Kesy,˛ J.M., Bandurski, R.S., 1990. Plant Physiol. 94, 1598–1604.
Korasick, D.A., Enders, T.A., Strader, L.C., 2013. J. Exp. Bot. 64, 2541–2555.
Kowalczyk, S., Jakubowska, A., Bandurski, R.S., 2002. Plant Growth Regul. 38, 127–134.
Kowalczyk, S., Jakubowska, A., Zielinska,´ E., Bandurski, R.S., 2003. Physiol. Plant. 119, 165–174.
Leznicki,´ A.J., Bandurski, R.S., 1988. Plant Physiol. 88, 1481–1485.
Lehfeldt, C., Shirley, A.M., Meyer, K., Ruegger, M.O., Cusumano, J.C., Viitanen, P.V., Strack, D., Chapple, C., 2000. Plant Cell 12, 1295–1306.
Liu, H., Wang, X., Zhang, H., Yang, Y., Ge, X., Song, F., 2008. Gene 420, 57–65.
Ludwig-Müller, J., 2011. J. Exp. Bot. 62, 1757–1773.
Michalczuk, L., Bandurski, R.S., 1980. Biochem. Biophys. Res. Commun. 93, 588–592.
Mugford, S.T., Milkowski, C., 2012. Method Enzymol. 516, 279–297.
Mugford, S.T., Qi, X., Bakht, S., Hill, L., Wegel, E., Hughes, R.K., Papadopoulou, K., Melton, R., Philo, M., Sainsbury, F., Lomonossoff, G.P., Roy, A.D., Goss, R.J.M., Osbourn, A., 2009. Plant Cell 21, 2473–2484.
Ogita, Z.I., Markert, C.L., 1979. Anal. Biochem. 99, 233–241.
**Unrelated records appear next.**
## main
module main(
    input clk,
    input rst,
    input btnl,
	 input btnd,
	 input btnr,
	 input btnp,
	 input [3:0] speed,
    output [7:0] led,
	 output [6:0] seg,
	 output [3:0] an
    );
localparam DB_BITS  = 10;    
localparam DIV_MAX  = 2999;  
localparam DIV_BITS = 12;
localparam SEG_BITS = 10;    
wire [3:0] bebida;
wire [3:0] total;
wire [3:0] cambio;
reg [3:0] display;
wire reset_wire; 
wire reset_contador_wire;
wire cobrar_wire;
wire cancel_wire; 
wire hundred_wire; 
wire five_hundred_wire;
wire [2:0] c_type;
wire [2:0] c_type_saved;
wire t_expired;
wire [2:0] ing_type;
wire [1:0] t_value;
wire on_temp;
wire start_timer;
wire ok;
assign led[1:0] = 2'b00;
Debouncer #(.CNT_BITS(DB_BITS)) coffee(
	.clk(clk),
	.rst(rst),
	.signal(speed[0]),
	.signal_state(bebida[0])
);
Debouncer #(.CNT_BITS(DB_BITS)) coffee_milk(
	.clk(clk),
	.rst(rst),
	.signal(speed[1]),
	.signal_state(bebida[1])
);
Debouncer #(.CNT_BITS(DB_BITS)) cappuc(
	.clk(clk),
	.rst(rst),
	.signal(speed[2]),
	.signal_state(bebida[2])
);
Debouncer #(.CNT_BITS(DB_BITS)) mocca(
	.clk(clk),
	.rst(rst),
	.signal(speed[3]),
	.signal_state(bebida[3])
);
Debouncer #(.CNT_BITS(DB_BITS)) cancel(
		.clk(clk),
  ...
clock: 2.79 ns
lec_check: 0
abc_area: 1
cap_margin: 30
cell_pad_in_sites_global_placement: 0
core_aspect_ratio: 0.55
core_margin: 5
core_utilization: 41
cts_cluster_size: 26
gpl_timing_driven: 0
hold_slack_margin: 0.22
max_routing_layer: met4
min_routing_layer: met2
place_density_lb_addon: 0.19
slew_margin: 0
run.sh (not shown) runs the stock make flow with config.mk's settings and CLKGATE_MAP_FILE=.
The starting point completed with no timing, DRC or antenna violations.
Change:
- ABC_AREA: 1 -> 0
- CAP_MARGIN: 30 -> 0
- CORE_ASPECT_RATIO: 0.55 -> 1.02
- CORE_MARGIN: 5 -> 2
- CORE_UTILIZATION: 41 -> 72
- CTS_CLUSTER_DIAMETER: unset -> 45
- CTS_CLUSTER_SIZE: 26 -> unset
- GPL_TIMING_DRIVEN: 0 -> unset
- HOLD_SLACK_MARGIN: 0.22 -> unset
- MIN_ROUTING_LAYER: met2 -> unset
- SETUP_SLACK_MARGIN: unset -> 0.31
- clock period: 2.79 -> 2.27 ns (I/O delays scaled with it)
Outcome: The changed run finished but failed the layout checks on negative setup slack. Register-to-register slack is worse by 0.68 ns. Routed wire length went up by about 24%. Count of clock-buffer cells in the layout came out higher by 4. Synthesized cell count decreases by 20%. Sequential cell count is unchanged. Setup slack degrades by 0.68 ns. Synthesized area goes down by 3.3%. Global-route usage climbs by 7.0 points. Combinational power is lower by about 3%. Final area went up by about 3.4%. Hold slack gains 0.0058 ns.
Change:
- ABC_AREA: 0 -> unset
- CAP_MARGIN: 0 -> 20
- CELL_PAD_IN_SITES_GLOBAL_PLACEMENT: 0 -> unset
- CORE_ASPECT_RATIO: 1.02 -> unset
- CORE_UTILIZATION: 72 -> 11
- CTS_CLUSTER_DIAMETER: 45 -> unset
- MAX_ROUTING_LAYER: met4 -> unset
- PLACE_DENSITY_LB_ADDON: 0.19 -> unset
- SETUP_SLACK_MARGIN: 0.31 -> unset
- SLEW_MARGIN: 0 -> 20
- clock period: 2.27 -> 13.5 ns (I/O delays scaled with it)
The changed run went through all stages and came out clean.
Die area rises to 6.3 times its value.
Flip-flop count is unchanged.
Via count fell by about a fifth.
Cell count went up by well over a third.
Total power is lower by well over a third.
Area after synthesis does not change.
Sequential share of layout area came out lower by 1.8 points.
Count of clock-buffer cells in the layout rises by 1.

* * *

## try-cedar
Starting RTL as in the previous note.
==> flow/design.v (excerpt) <==
module main(
    input clk,
    input rst,
    input btnl,
	 input btnd,
	 input btnr,
	 input btnp,
	 input [3:0] speed,
    output [7:0] led,
	 output [6:0] seg,
	 output [3:0] an
    );
make LEC_CHECK=0 ABC_AREA=0 CAP_MARGIN=30 CELL_PAD_IN_SITES_GLOBAL_PLACEMENT=0 CORE_ASPECT_RATIO=0.55 CORE_MARGIN=2 CORE_UTILIZATION=58 MAX_ROUTING_LAYER=met4 SLEW_MARGIN=0 finish   # period 3.23 ns
Modified inputs, try-harbor compared to try-cedar
Settings: swapping 58 for 72 in CORE_UTILIZATION; putting SETUP_SLACK_MARGIN at 0.16 where nothing was set; putting PLACE_DENSITY_LB_ADDON at 0.19 where nothing was set; swapping 0.55 for 1.02 in CORE_ASPECT_RATIO; putting CTS_CLUSTER_DIAMETER at 45 where nothing was set; swapping 3.23 for 2.27 in the clock period (ns, I/O delays scaled along).
Notes after the runs:
- Diff try-harbor..try-cedar | clock latency on the worst-skew pair | negligible
- Between try-harbor and try-cedar, it is try-harbor whose non-clock buffer count is higher, by 33.
- Per the comparison of try-harbor with try-cedar, post-layout minimum cycle time shrank by 0.39 ns, worst ir drop on vdd grew by 59%, tightest slew margin relative to the limit grew by 3.9 points, post-detailed-placement cell area grew by 1.1%.
- try-harbor vs try-cedar on combined area of the multi-input logic cells: try-harbor is the higher one.
- Taking try-cedar over try-harbor, the net switching power figure ratio works out to 0.62.
- For number of placement rows, dividing the value from try-cedar by the value from try-harbor gives 0.800.
The inputs of try-fjord differ from those of try-harbor as listed below.
Settings: a change of CTS_CLUSTER_DIAMETER from 45 to 356; a change of ABC_AREA from 0 to 1; a change of SLEW_MARGIN from 0 to 20; a change of SETUP_SLACK_MARGIN from 0.16 to 0.28; a change of CAP_MARGIN from 30 to 20; a deleted MAX_ROUTING_LAYER that had been met4; an added CTS_CLUSTER_SIZE of 14; an added HOLD_SLACK_MARGIN of 0.29; a change of PLACE_DENSITY_LB_ADDON from 0.19 to 0.06; a deleted CORE_ASPECT_RATIO that had been 1.02; a deleted CELL_PAD_IN_SITES_GLOBAL_PLACEMENT that had been 0.
Findings:
On try-fjord: routed via count is 229 higher than what try-harbor gave. Timing endpoint of the critical path = comparador.cambio[0]: try-fjord; timing endpoint of the critical path = comparador.cambio[2]: try-harbor. try-harbor has higher xor and xnor fraction of the mapped netlist area than try-fjord. The lower final net count came out of try-harbor. try-harbor has a higher non-clock buffer count than try-fjord.
Setup changes, try-fjord to try-tundra
Settings: swapping 14 for 10 in CTS_CLUSTER_SIZE; clearing PLACE_DENSITY_LB_ADDON, which used to be 0.06; swapping 0.28 for 0.7 in SETUP_SLACK_MARGIN; clearing HOLD_SLACK_MARGIN, which used to be 0.29; swapping 356 for 366 in CTS_CLUSTER_DIAMETER; swapping 2.27 for 2.37 in the clock period (ns, I/O delays scaled along).
## What came out
- The post-route total power of try-tundra was inferior to that of try-fjord.
- Critical path depth (lower): try-tundra
- Compared with try-fjord, try-tundra ends up with a larger final cell area.
--- input diff try-tundra..try-maple ---
Settings: PLACE_DENSITY_LB_ADDON newly set to 0.0.
Findings:
try-maple and try-tundra ended up with roughly the same internal power.
The wire length of the first global-routing pass in try-maple sits about 3.6% above the value recorded for try-tundra.
Sort try-tundra and try-maple by final core area utilization, descending, and try-maple comes first.
Per the comparison of try-maple with try-tundra, final layout net count rose by 0.47%, detail-routed via count per cell increased about 1.2%, standard cell area after detailed placement was more or less identical, cell count went up by 6.
[inputs] try-onyx vs try-maple
Settings: changing SETUP_SLACK_MARGIN from 0.7 to -0.19; removing CTS_CLUSTER_SIZE (formerly 10); removing PLACE_DENSITY_LB_ADDON (formerly 0.0); removing ABC_AREA (formerly 1); removing CTS_CLUSTER_DIAMETER (formerly 366); changing the clock period (ns, I/O delays scaled along) from 2.37 to 2.34.
--- outcome ---
- try-onyx ran in full, but the layout does not pass; the checks complain about negative setup slack.
- try-maple finished end to end and its layout was clean on timing, DRC and antenna.
- [compare] base=try-maple new=try-onyx: filler cell count down 26, synthesized cell count decreased by 230 relative to the old numbers, via count shrank by 12%, maximum frequency fell about 21%, cell area after layout now sits lower.
- Looking at core outline area, try-onyx sits about 4% below try-maple.
- On total number of sequential cells, try-onyx and try-maple are basically level.

* * *

Setup of north:
Starting RTL as in the previous note.
Design main, start of the top module:
module main(
    input clk,
    input rst,
    input btnl,
	 input btnd,
	 input btnr,
	 input btnp,
	 input [3:0] speed,
    output [7:0] led,
	 output [6:0] seg,
	 output [3:0] an
    );
clock: 10.0 ns
lec_check: 0
abc_area: 1
cap_margin: 20
cell_pad_in_sites_global_placement: 1
core_aspect_ratio: 0.55
core_margin: 7
core_utilization: 40
cts_cluster_diameter: 77
gpl_routability_driven: 0
gpl_timing_driven: 0
hold_slack_margin: 0.24
place_density_lb_addon: 0.02
setup_slack_margin: -0.24
slew_margin: 40
tns_end_percent: 100
north ran to completion and came out clean on the timing, design-rule and antenna checks.
The inputs of south differ from those of north as listed below.
Settings: a deleted PLACE_DENSITY_LB_ADDON that had been 0.02; a change of CORE_UTILIZATION from 40 to 32; a change of SLEW_MARGIN from 40 to 25; a change of the clock period (ns, I/O delays scaled along) from 10.0 to 5.89.
==> comparison <==
Row combinational power: south higher / north lower
Going from north to south, total power grows by 1.1 mW.
Reported net switching power (north / south): 0.58
Compared with north, south shows non-filler instance count after layout that has gone up by a few percent.
The following lists how east was set up differently from south:
Settings: ABC_AREA: 1 -> unset; CORE_MARGIN: 7 -> 2; CELL_PAD_IN_SITES_GLOBAL_PLACEMENT: 1 -> unset; SETUP_SLACK_MARGIN: -0.24 -> unset; SLEW_MARGIN: 25 -> 20; CORE_ASPECT_RATIO: 0.55 -> unset; CTS_CLUSTER_DIAMETER: 77 -> unset; GPL_TIMING_DRIVEN: 0 -> unset; TNS_END_PERCENT: 100 -> unset; GPL_ROUTABILITY_DRIVEN: 0 -> unset; CORE_UTILIZATION: 32 -> 30; HOLD_SLACK_MARGIN: 0.24 -> unset; the clock period (ns, I/O delays scaled along): 5.89 -> 4.05.
--- outcome ---
- Both conditions hold for east: the flow ran to the end and the final layout passed the timing, design-rule and antenna checks.
- Re global-route usage over all layers: south and east aren't equal, and the lower value belongs to east.
- Clock skew delta (south -> east): insignificant
- Sort south and east by insertion delay of the later-clocked pin in the worst-skew pair asc -> top: east
- Compared with south, in east count of multi-input gates now smaller; final worst-path cycle share went up 18 points; leakage power figure fell 0.43 nW; cell count after placement shrank by 16%; cell-internal power rose 0.98 mW.
- Compared to south, east leaves more free space in the core.
- In the tables for south and east, chip area in the Yosys report reads higher with south.
Changes in west relative to east:
Settings: setting CTS_CLUSTER_SIZE to 14 for the first time; setting CTS_CLUSTER_DIAMETER to 210 for the first time; setting HOLD_SLACK_MARGIN to 0.29 for the first time; setting SETUP_SLACK_MARGIN to 0.4 for the first time; changing CORE_UTILIZATION from 30 to 72; setting PLACE_DENSITY_LB_ADDON to 0.27 for the first time; changing the clock period (ns, I/O delays scaled along) from 4.05 to 2.34.
### Flow results
- Result: PASS for each of east and west
- From east to west the numbers moved as follows: routed wire length picked up an extra 3300 um, placement row count lost 22, global-route wire length before repair picked up an extra about 10%, switching power share of the total neither gained nor lost much.
- west vs east — highest attainable clock frequency climbed by more than 10%
- west against east: synthesis-to-finish area growth now sits lower; hold slack now sits lower; number of signal-net buffers in the layout now sits higher; die area now sits lower.
- Looking at critical-path cell with the highest stage delay, the sky130_fd_sc_hd__dfxtp_4 result is from west; the sky130_fd_sc_hd__nor4_1 one comes from east.
No activity file was given, so power comes from the tool's default toggle rates.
Ostrowski, M., Jakubowska, A., 2013. J. Plant. Physiol. 170, 361–368.
Shirley, A.M., McMichael, C.M., Chapple, C., 2001. Plant J. 28, 83–94.
Starzynska,´ E., Kowalczyk, S., 2012. Acta Physiol. Plant. 34, 53–63.
Stehle, F., Brandt, W., Stubbs, M.T., Milkowski, C., Strack, D., 2009. Phytochemistery 70, 1652–1662.
Ueda, M., Bandurski, R.S., 1974. Phytochemistry 13, 243–253.
Wang, S., Bai, Y., Shen, C., Wu, Y., Zhang, S., Jiang, D., Guilfoyle, T.J., Chen, M., Qi, Y., 2010. Funct. Integr. Genomics 10, 533–546.
Woodward, A.W., Bartel, B., 2005. Ann. Bot. 95, 707–735.
Zhang, S.W., Li, C.H., Cao, J., Zhang, Y.C., Zhang, S.Q., Xia, Y.F., Sun, D.Y., Sun, Y., 2009. Plant Physiol. 151, 1889–1901.